Il soggetto non residente beneficiario effettivo dei canoni, può invocare l’applicazione della Convenzione per evitare la doppia imposizione stipulata tra l’Italia e lo Stato membro o See interessato, se più favorevole. Infatti, nelle Convenzioni pattizie stipulate dall’Italia, tale previsione è disciplinata dall’articolo 12 che tratta dei canoni.

A dire il vero le Convenzioni stipulate dall’Italia si discostano dal modello Ocse del 2017, in quanto per l’appunto nella definizione di canone comprendono non solo intangible assets ma anche la concessione in uso di attrezzature industriali, commerciali o scientifiche.

Al riguardo, giova ricordare che il sostituto d’imposta italiano sotto la propria responsabilità, ha facoltà di applicare il regime fiscale pattizio più favorevole per le singole fattispecie reddituali (aliquota agevolata o esonero), come ricordato dalle Entrate con il provvedimento direttoriale n. 84404/2013. Quindi, se si decide per l’applicazione diretta, il sostituto d’imposta deve obbligatoriamente acquisire e verificare la corretta compilazione della documentazione prescritta dal provvedimento n. 84404/2013.

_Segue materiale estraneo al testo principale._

--- config.mk ---
export PLATFORM = sky130hd
export DESIGN_NAME = spi_master_top
export DESIGN_NICKNAME = d
export VERILOG_FILES = /design/src/spi_pkg.sv /design/src/spi_master_top.sv /design/src/spi_read_capture.sv /design/src/spi_shift_engine.sv /design/src/spi_cmd_decode.sv
export SDC_FILE = /design/constraint.sdc
export NUM_CORES = 1
export LEC_CHECK = 0
export BUFFER_PORTS_ARGS = -buffer_cell sky130_fd_sc_hd__buf_4
export CELL_PAD_IN_SITES_DETAIL_PLACEMENT = 1
export CELL_PAD_IN_SITES_GLOBAL_PLACEMENT = 2
export CORE_MARGIN = 2
export CORE_UTILIZATION = 43
export CTS_BUF_LIST = sky130_fd_sc_hd__clkbuf_16
export CTS_CLUSTER_SIZE = 8
export DETAILED_ROUTE_END_ITERATION = 16
export PLACE_DENSITY_LB_ADDON = 0.12
export REMOVE_ABC_BUFFERS = 1
export SETUP_SLACK_MARGIN = 0.2
export SLEW_MARGIN = 40
export SYNTH_ARGS = -nofsm -noshare
export SYNTH_HDL_FRONTEND = slang
export SYNTH_SLANG_ARGS = --single-unit
--- constraint.sdc ---
create_clock -name clk -period 5.6 [get_ports clk]
set_input_delay 0.56 -clock clk [delete_from_list [all_inputs] [get_ports clk]]
set_output_delay 0.56 -clock clk [all_outputs]
set_load 0.01 [all_outputs]
--- src/spi_pkg.sv ---
package spi_pkg;

  // ----------------------------------------
  // command operation, top bit of cmd_in
  // ----------------------------------------
  typedef enum logic
  {
    op_read  = 1'b0,
    op_write = 1'b1
  } spi_op_e;

  // ----------------------------------------
  // shift engine states
  // ----------------------------------------
  typedef enum logic [2:0]
  {
    st_idle,   // cs high, waiting for start
    st_setup,  // cs low, first bit on mosi
    st_shift,  // header or full command out
    st_read,   // read bits in from miso
    st_hold    // sclk low before cs rises
  } spi_state_e;

endpackage
--- src/spi_master_top.sv ---
`timescale 1ns/1ps

module spi_master_top
  import spi_pkg::*;
#(
  parameter int CMD_WIDTH  = 12,
  parameter int READ_WIDTH = 8,
  parameter int CLK_DIV    = 2
) (
  input  logic                  clk,
  input  logic                  rst_n,
  input  logic [CMD_WIDTH-1:0]  cmd_in,
  output logic                  cmd_rdy,
  input  logic                  cmd_vld,
  output logic                  sclk,
  output logic                  cs,
  output logic                  mosi,
  input  logic                  miso,
  output logic                  read_vld,
  output logic [READ_WIDTH-1:0] read_data
);

  localparam int BIT_W = $clog2(CMD_WIDTH + 1);

  // ----------------------------------------
  // decode to engine
  // ----------------------------------------
  logic                 start;
  spi_op_e              op;
  logic [CMD_WIDTH-1:0] tx_word;
  logic [BIT_W-1:0]     tx_bits;
  logic                 frame_done;

  // engine to capture
  logic                 sample;
  logic                 sample_bit;
  logic                 frame_start;

  spi_cmd_decode #(
    .CMD_WIDTH  (CMD_WIDTH),
    .READ_WIDTH (READ_WIDTH)
  ) u_decode (
    .clk        (clk),
    .rst_n      (rst_n),
    .cmd_in     (cmd_in),
    .cmd_vld    (cmd_vld),
    .frame_done (frame_done),
    .cmd_rdy    (cmd_rdy),
    .start      (start),
    .op         (op),
    .tx_word    (tx_word),
    .tx_bits    (tx_bits)
  );

  spi_shift_engine #(
    .CMD_WIDTH  (CMD_WIDTH),
    .READ_WIDTH (READ_WIDTH),
    .CLK_DIV    (CLK_DIV)
  ) u_engine (
    .clk         (clk),
    .rst_n       (rst_n),
    .start       (start),
    .op          (op),
    .tx_word     (tx_word),
    .tx_bits     (tx_bits),
    .miso        (miso),
    .cs          (cs),
    .sclk        (sclk),
    .mosi        (mosi),
    .sample      (sample),
    .sample_bit  (sample_bit),
    .frame_start (frame_start),
    .frame_done  (frame_done)
  );

  spi_read_capture #(
    .READ_WIDTH (READ_WIDTH)
  ) u_capture (
    .clk         (clk),
    .rst_n       (rst_n),
    .frame_start (frame_start),
    .sample      (sample),
    .sample_bit  (sample_bit),
    .read_data   (read_data),
    .read_vld    (read_vld)
  );

endmodule

--- src/spi_read_capture.sv ---
`timescale 1ns/1ps

module spi_read_capture #(
  parameter int READ_WIDTH = 8
) (
  input  logic                  clk,
  input  logic                  rst_n,
  input  logic                  frame_start,
  input  logic                  sample,
  input  logic                  sample_bit,
  output logic [READ_WIDTH-1:0] read_data,
  output logic                  read_vld
);

  localparam int CNT_W = $clog2(READ_WIDTH + 1);

  logic [CNT_W-1:0]      bit_cnt;
  logic [READ_WIDTH-1:0] shift_q;
  logic [READ_WIDTH-1:0] shift_nxt;
  logic                  last_bit;

  assign shift_nxt = {shift_q[READ_WIDTH-2:0], sample_bit};  // msb first
  assign last_bit  = (bit_cnt == CNT_W'(READ_WIDTH - 1));

  always_ff @(posedge clk or negedge rst_n)
  begin
    if (!rst_n)
    begin
      bit_cnt  <= '0;
      read_vld <= 1'b0;
    end
    else
    begin
      read_vld <= 1'b0;
      if (frame_start)
        bit_cnt <= '0;
      else if (sample)
      begin
        if (last_bit)
        begin
          bit_cnt  <= '0;
          read_vld <= 1'b1;
        end
        else
          bit_cnt <= bit_cnt + 1'b1;
      end
    end
  end

  // read_data only moves when a full word is in
  always_ff @(posedge clk)
  begin
    if (sample)
    begin
      shift_q <= shift_nxt;
      if (last_bit)
        read_data <= shift_nxt;
    end
  end

endmodule

--- src/spi_shift_engine.sv ---
`timescale 1ns/1ps

module spi_shift_engine
  import spi_pkg::*;
#(
  parameter int CMD_WIDTH  = 12,
  parameter int READ_WIDTH = 8,
  parameter int CLK_DIV    = 2,
  localparam int BIT_W     = $clog2(CMD_WIDTH + 1)
) (
  input  logic                 clk,
  input  logic                 rst_n,
  input  logic                 start,
  input  spi_op_e              op,
  input  logic [CMD_WIDTH-1:0] tx_word,
  input  logic [BIT_W-1:0]     tx_bits,
  input  logic                 miso,
  output logic                 cs,
  output logic                 sclk,
  output logic                 mosi,
  output logic                 sample,
  output logic                 sample_bit,
  output logic                 frame_start,
  output logic                 frame_done
);

  localparam int DIV_W = $clog2(2 * CLK_DIV);

  spi_state_e           state;
  logic [DIV_W-1:0]     div_cnt;
  logic [BIT_W-1:0]     bit_cnt;
  logic [CMD_WIDTH-1:0] tx_shift;
  logic                 half_end;
  logic                 bit_end;
  logic                 last_tx;
  logic                 last_rx;

  assign half_end = (div_cnt == DIV_W'(CLK_DIV - 1));      // sclk rises here
  assign bit_end  = (div_cnt == DIV_W'(2 * CLK_DIV - 1));  // sclk falls here
  assign last_tx  = (bit_cnt == tx_bits - 1'b1);
  assign last_rx  = (bit_cnt == BIT_W'(READ_WIDTH - 1));

  // ----------------------------------------
  // frame FSM
  // ----------------------------------------
  always_ff @(posedge clk or negedge rst_n)
  begin
    if (!rst_n)
    begin
      state       <= st_idle;
      div_cnt     <= '0;
      bit_cnt     <= '0;
      cs          <= 1'b1;
      sclk        <= 1'b0;
      mosi        <= 1'b0;
      sample      <= 1'b0;
      frame_start <= 1'b0;
      frame_done  <= 1'b0;
    end
    else
    begin
      sample      <= 1'b0;
      frame_start <= 1'b0;
      frame_done  <= 1'b0;
      case (state)
        st_idle:
        begin
          if (start)
          begin
            state       <= st_setup;
            cs          <= 1'b0;
            mosi        <= tx_word[CMD_WIDTH-1];
            div_cnt     <= '0;
            bit_cnt     <= '0;
            frame_start <= (op == op_read);
          end
        end
        st_setup:
        begin
          if (half_end)
          begin
            state   <= st_shift;
            div_cnt <= '0;
          end
          else
            div_cnt <= div_cnt + 1'b1;
        end
        st_shift:
        begin
          if (half_end)
            sclk <= 1'b1;
          if (bit_end)
          begin
            sclk    <= 1'b0;
            div_cnt <= '0;
            if (last_tx)
            begin
              bit_cnt <= '0;
              mosi    <= 1'b0;
              state   <= (op == op_write) ? st_hold : st_read;
            end
            else
            begin
              bit_cnt <= bit_cnt + 1'b1;
              mosi    <= tx_shift[CMD_WIDTH-1];  // next bit on falling sclk
            end
          end
          else
            div_cnt <= div_cnt + 1'b1;
        end
        st_read:
        begin
          if (half_end)
          begin
            sclk   <= 1'b1;
            sample <= 1'b1;
          end
          if (bit_end)
          begin
            sclk    <= 1'b0;
            div_cnt <= '0;
            if (last_rx)
              state <= st_hold;
            else
              bit_cnt <= bit_cnt + 1'b1;
          end
          else
            div_cnt <= div_cnt + 1'b1;
        end
        st_hold:
        begin
          if (half_end)
          begin
            state      <= st_idle;
            div_cnt    <= '0;
            cs         <= 1'b1;
            frame_done <= 1'b1;
          end
          else
            div_cnt <= div_cnt + 1'b1;
        end
        default:
          state <= st_idle;
      endcase
    end
  end

  // data path, first bit already on mosi at load
  always_ff @(posedge clk)
  begin
    if (state == st_idle && start)
      tx_shift <= {tx_word[CMD_WIDTH-2:0], 1'b0};
    else if (state == st_shift && bit_end)
      tx_shift <= {tx_shift[CMD_WIDTH-2:0], 1'b0};
    if (state == st_read && half_end)
      sample_bit <= miso;  // miso stable since last falling sclk
  end

endmodule

--- src/spi_cmd_decode.sv ---
`timescale 1ns/1ps

module spi_cmd_decode
  import spi_pkg::*;
#(
  parameter int CMD_WIDTH  = 12,
  parameter int READ_WIDTH = 8,
  localparam int BIT_W     = $clog2(CMD_WIDTH + 1)
) (
  input  logic                 clk,
  input  logic                 rst_n,
  input  logic [CMD_WIDTH-1:0] cmd_in,
  input  logic                 cmd_vld,
  input  logic                 frame_done,
  output logic                 cmd_rdy,
  output logic                 start,
  output spi_op_e              op,
  output logic [CMD_WIDTH-1:0] tx_word,
  output logic [BIT_W-1:0]     tx_bits
);

  logic    accept;
  logic    pending;  // command latched, start goes out next
  spi_op_e cmd_op;

  assign accept = cmd_vld && cmd_rdy;
  assign cmd_op = spi_op_e'(cmd_in[CMD_WIDTH-1]);

  // ----------------------------------------
  // handshake and start pulse
  // ----------------------------------------
  always_ff @(posedge clk or negedge rst_n)
  begin
    if (!rst_n)
    begin
      cmd_rdy <= 1'b1;
      pending <= 1'b0;
      start   <= 1'b0;
    end
    else
    begin
      pending <= accept;
      start   <= pending;
      if (accept)
        cmd_rdy <= 1'b0;
      else if (frame_done)
        cmd_rdy <= 1'b1;  // free again once cs is back up
    end
  end

  // frame description, held for the whole frame
  always_ff @(posedge clk)
  begin
    if (accept)
    begin
      tx_word <= cmd_in;
      op      <= cmd_op;
      if (cmd_op == op_write)
        tx_bits <= BIT_W'(CMD_WIDTH);
      else
        tx_bits <= BIT_W'(CMD_WIDTH - READ_WIDTH);  // header only
    end
  end

endmodule

Word-level counts from Yosys, hierarchy flattened
Cells that the tools add are included.
- bitwise logic cells: 1
- muxes and demuxes: 43
- reduce and logical (&&, ||, !) cells: 22
- add/subtract/negate cells: 4
- eq/ne operators: 17
- operator list (operator ; number):
    $mux 4 ; 9
    $mux 12 ; 2
    $mux 3 ; 8
    $mux 1 ; 16
    $pmux 3 s5 ; 1
    $ne 2x1->1 const B ; 6
    $pmux 4 s3 ; 1
    $reduce_bool 2->1 ; 6
    $add 4x1->4 const B ; 2
    $eq 4x3->1 const B ; 2
    $reduce_and 7->1 ; 1
    $eq 3x2->1 const B ; 2
    $mux 2 ; 3
    $pmux 2 s3 ; 1
    $reduce_and 2->1 ; 3
    $reduce_and 3->1 ; 2
    $reduce_bool 3->1 ; 2
    $reduce_and 5->1 ; 1
    $eq 4x4->1 ; 1
    $logic_and 1x1->1 ; 4
    $ne 2x2->1 const B ; 2
    $pmux 1 s2 ; 2
    $reduce_or 2->1 ; 2
    $sub 4x1->4 const B ; 1
    other kinds (7) ; 7
- bits in registers: 67
- word-level logic and storage cells: 108

Longest topological paths before layout
- depth after elaboration: 5
- mapped depth: 6

By module
A second synthesis with hierarchy kept.
- cell total of the unflattened synthesis: 185
- area total of the unflattened synthesis: 2670.1 um^2
- modules (own cells, without submodules) (module ; area each (um^2) ; cells an instance ; instances ; sequential area each (um^2)):
    spi_shift_engine ; 1453.9 ; 124 ; 1 ; 737.0
    spi_read_capture ; 713.2 ; 36 ; 1 ; 575.6
    spi_cmd_decode ; 503.0 ; 25 ; 1 ; 436.7

Worst setup path after synthesis
No wires, ideal clock.
- kind: register -> register
- from: register u_engine.div_cnt[0]
- to: register u_engine.tx_shift[10], enable pin
- clock period less this slack: 2114 ps
- setup time: 399 ps
- arrival time: 1715 ps
- cell stages (with the launch flop): 4
- path buffers: 0
- setup slack: 3486 ps
- path through: dfrtp_1 ha_1 nand2_1 a211oi_1
- cells in the longest elaborated chain, start to end: 3
- ends and longest elaborated chain (what ; line ; source):
    start, declared ; spi_shift_engine.sv:30 ; logic [DIV_W-1:0] div_cnt;
    start signal, assigned ; spi_shift_engine.sv:86 ; div_cnt <= div_cnt + 1'b1;
    start signal, assigned ; spi_shift_engine.sv:109 ; div_cnt <= div_cnt + 1'b1;
    start signal, assigned ; spi_shift_engine.sv:128 ; div_cnt <= div_cnt + 1'b1;
    $eq 2x2->1 ; spi_shift_engine.sv:39 ; assign bit_end = (div_cnt == DIV_W'(2 * CLK_DIV - 1));
    $logic_and 1x1->1 ; spi_shift_engine.sv:153 ; else if (state == st_shift && bit_end)
    $reduce_bool 2->1 (no line) ; n/a ;
    end signal, assigned ; spi_shift_engine.sv:152 ; tx_shift <= {tx_word[CMD_WIDTH-2:0], 1'b0};
    end signal, assigned ; spi_shift_engine.sv:154 ; tx_shift <= {tx_shift[CMD_WIDTH-2:0], 1'b0};
    end, declared ; spi_shift_engine.sv:32 ; logic [CMD_WIDTH-1:0] tx_shift;
No other way between the ends.
A chain may end at the register's enable or synchronous reset.

Worst setup path in the final report
- from: register u_engine.state[0]
- to: register u_engine.tx_shift[3] (data pin)
- cells in the longest elaborated chain, start to end: 3
- ends and longest elaborated chain (what ; line ; source):
    start, declared ; spi_shift_engine.sv:29 ; spi_state_e state;
    start signal, assigned ; spi_shift_engine.sv:50 ; state <= st_idle;
    start signal, assigned ; spi_shift_engine.sv:70 ; state <= st_setup;
    start signal, assigned ; spi_shift_engine.sv:82 ; state <= st_shift;
    $logic_not 3->1 ; spi_shift_engine.sv:151 ; if (state == st_idle && start)
    $logic_and 1x1->1 ; spi_shift_engine.sv:151 ;
    $mux 12 ; spi_shift_engine.sv:151 ;
No other way between the ends.

==> results_dict.tcl <==
set metrics [dict create \
    finClkSkew_ps 6.581 \
    clk_latency_ps 320 \
    cts_tree "yes" \
    clockBufferDepth 2 \
    drtIter0Drc 78 \
    tightest_slew_ps 738.9 \
    start_util_pct 45.01 \
    layout_common_cells "39 x edfxtp_1, 29 x buf_4, 21 x dfrtp_1" \
    layout_commonest_cell "edfxtp_1" \
    grt_setup_unrepaired "false" \
    insertedDiodeCount 0 \
    crit_path_end_kind "flip-flop" \
    yosys.area_share.simple_pct 10.92 \
    wl_met3_um 155 \
    r2r-end "u_engine.tx_shift[3]$_DFFE_PP_" \
    whs_ps 133.2 \
    nNetsFinal 232 \
    final_cells 288 \
    root_buffer "clkbuf_16" \
    placed_cells 272 \
    top_layer "met4" \
    track_usage_pct 18.51 \
    die_x_um 80.38 \
    synth_fa_ha_area_share_pct 2.494 \
    max_freq_ghz 0.5066 \
    drt_first_pass_iters 4 \
    synth_edf_count 39 \
    p_leak_nw 1.225 \
    clkTransAtPathRegs_ps 50 \
    peakVddDrop_v 0.0002327 \
    ctsResizeCount 0 \
    setup_viol 0 \
    pin_count 29 \
    place_congestion 0.7613 \
    numPortBuffers 28 \
    hold_class "in2async" \
    cts.sinks 62 \
    setup_tns_ps 0 \
    grt_pass1_vias 1701 \
    dp_hpwl_mm 3.494 \
    powerDensity_nw_per_um2 473.4 \
    dr_total_vias 1531 \
    synth_flop_cell "edfxtp_1" \
    r2r_cells 3 \
    synth_xor_area_share_pct 1.047 \
    die_y_um 80.38 \
    crit_path_max_fanout 16 \
    drt-total-wl_mm 5.215 \
    h-tree-depth 3 \
    cp.required_ps 5670 \
    syn_area_um2 2509 \
    status "finished, final reports clean" \
    critical_path_class "reg2reg" \
    max-cap-violations 0 \
    cts_buffers 9 \
    avgSynthCellArea_um2 14.34 \
    muxShareOfSynthArea_pct 6.085 \
    postCtsSetupRepairBufs 0 \
    grt_max_degree 24 \
    synthToLayoutAreaGrowth_pct 23.64 \
    synth_top_family_by_area "simple AND/OR/NAND/NOR gates" \
    rows 27 \
    ys_warn_count 0 \
    fp.dieArea_um2 6461 \
    reg2reg_slack_ps 3630 \
    hold_buffers 0 \
    wl_per_cell_um 18.11 \
    ant_nets 0 \
    ys_async_sr_fraction_pct 37.10 \
    antenna_found_initial 0 \
    drv_slew 0 \
    synth_compound_area_share_pct 7.631 \
    r2r_start "u_engine.state[0]$_DFFE_PN0P_" \
    worstPathArrival_ps 2040 \
    syn_inst 175 \
    crit_path_start_kind "flip-flop" \
    viasPerCell 5.316 \
    met1_length_mm 2.285 \
    finalHoldViolCount 0 \
    wl_met2_mm 2.673 \
    drc 0 \
    seq_area_frac_synth_pct 69.73 \
    fin_crit_ps 1974 \
    ys_seq_elements 62 \
    drive_above_1_share_pct 27.78 \
    grt_pass1_wl_mm 8.535 \
    gr-total-overflow 0 \
    design.core.area_um2 5574 \
    fin_crit_sh_pct 35.25 \
    synth_cell_types 41 \
    slew_headroom_pct 50.52 \
]
[cells in the mapped netlist (all sizes together), types with 2 or more instances]
| cell | number | area share (%) |
|---|---|---|
| a21oi | 8 | 1.6 |
| a221oi | 2 | 0.70 |
| and2 | 3 | 0.75 |
| and3 | 2 | 0.50 |
| buf | 4 | 0.75 |
| dfrtp | 21 | 21 |
| dfstp | 2 | 2.1 |
| edfxtp | 39 | 47 |
| ha | 5 | 2.5 |
| inv | 8 | 1.2 |
| mux2 | 10 | 4.5 |
| mux2i | 4 | 1.6 |
| nand2 | 11 | 1.6 |
| nand2b | 5 | 1.2 |
| nand4b | 2 | 0.70 |
| nor2 | 11 | 1.6 |
| nor2b | 5 | 1.2 |
| nor3b | 2 | 0.60 |
| o21ai | 10 | 2.0 |
| xor2 | 2 | 0.70 |
[routing by layer]
layer	global-route usage [%]	vias to the layer above
met5	0	-
li1	-	716
met1	22.12	767
met2	31.33	37
met4	9.661	0
met3	3.933	11
[cell type report]
cell class              instances  area [µm²]
repair buffers                 30       229.0
flip-flops and latches         62        1749
fillers                       573        2472
clock inverters                 7       66.31
well taps                      72       90.09
clock buffers                   9       225.2
multi-input cells             100       711.9
inverters                       8       30.03
[worst max path at each step]
stage,startpoint,endpoint,cells after the start
CTS,u_engine.state[0]$_DFFE_PN0P_,u_engine.tx_shift[3]$_DFFE_PP_,3
global placement,u_engine.state[0]$_DFFE_PN0P_,u_engine.bit_cnt[3]$_DFFE_PN0P_,4
floorplan,u_engine.div_cnt[0]$_DFFE_PN0P_,u_engine.tx_shift[10]$_DFFE_PP_,3
global route,u_engine.state[0]$_DFFE_PN0P_,u_engine.bit_cnt[3]$_DFFE_PN0P_,4
detailed placement,u_engine.state[1]$_DFFE_PN0P_,u_engine.bit_cnt[3]$_DFFE_PN0P_,4
finish,u_engine.state[0]$_DFFE_PN0P_,u_engine.tx_shift[3]$_DFFE_PP_,3
[worst max-delay path: stages (launching register included)]
cell and delay [ps]:
dfrtp_1 550, nor4b_4 600, buf_6 220, mux2_2 350
[logic make-up (layout without fill, tap and decap cells)]
group,count (synthesis),after routing
AO/OA/AOI/OAI,30,30
multiplexers,14,14
adder cells (fa/ha/maj),5,5
AND/OR/NAND/NOR,48,48
flip-flops,62,62
XOR/XNOR,3,3
buffers and inverters,13,54
[sequential cells by signal, summed over array words and instances, names as in the netlist, 2 cells and up]
signal               flops
u_capture.bit_cnt        4
u_capture.read_data      8
u_capture.shift_q        7
u_decode.tx_word        11
u_engine.bit_cnt         4
u_engine.div_cnt         2
u_engine.state           3
u_engine.tx_shift       11
[power breakdown]
group          internal, W  switching (W)  leakage [nW]
Combinational     0.000121       0.000148         0.431
Clock             0.000341       0.000192         0.150
Sequential        0.000585      0.0000799         0.643
Total              0.00105       0.000421          1.23
[through the flow]
step / worst slack (ps) / util (%) / power (W) / instance area (µm²)
2_1_floorplan: 3481 / - / 0.0008295 / 2486
3_3_place_gp: 3344 / 50.12 / 0.0009063 / 2794
3_5_place_dp: 3629 / 50.42 / 0.0009436 / 2810
4_1_cts: 3603 / 55.65 / 0.001488 / 3102
5_1_grt: 3498 / 55.65 / 0.001550 / 3102
6_report: 3626 / 55.65 / 0.001468 / 3102
No activity file was read; power rests on OpenSTA's default activity.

In merito alla modulistica, si evidenzia che attualmente l’agenzia delle Entrate riconosce l’utilizzo di modelli alternativi a quelli direttoriali, atteso che l’amministrazione finanziaria del Paese di residenza del beneficiario effettivo del reddito spesso rilascia l’attestato di residenza fiscale utilizzando una propria modulistica da allegare alla domanda di rimborso o di applicazione diretta della Convenzione per l’esonero o l’aliquota convenzionale. Ad ogni buon conto, l’attestazione dell’amministrazione estera contenuta nel modello ha validità a decorrere dalla data di rilascio e fino al termine del periodo d’imposta indicato nel modello stesso.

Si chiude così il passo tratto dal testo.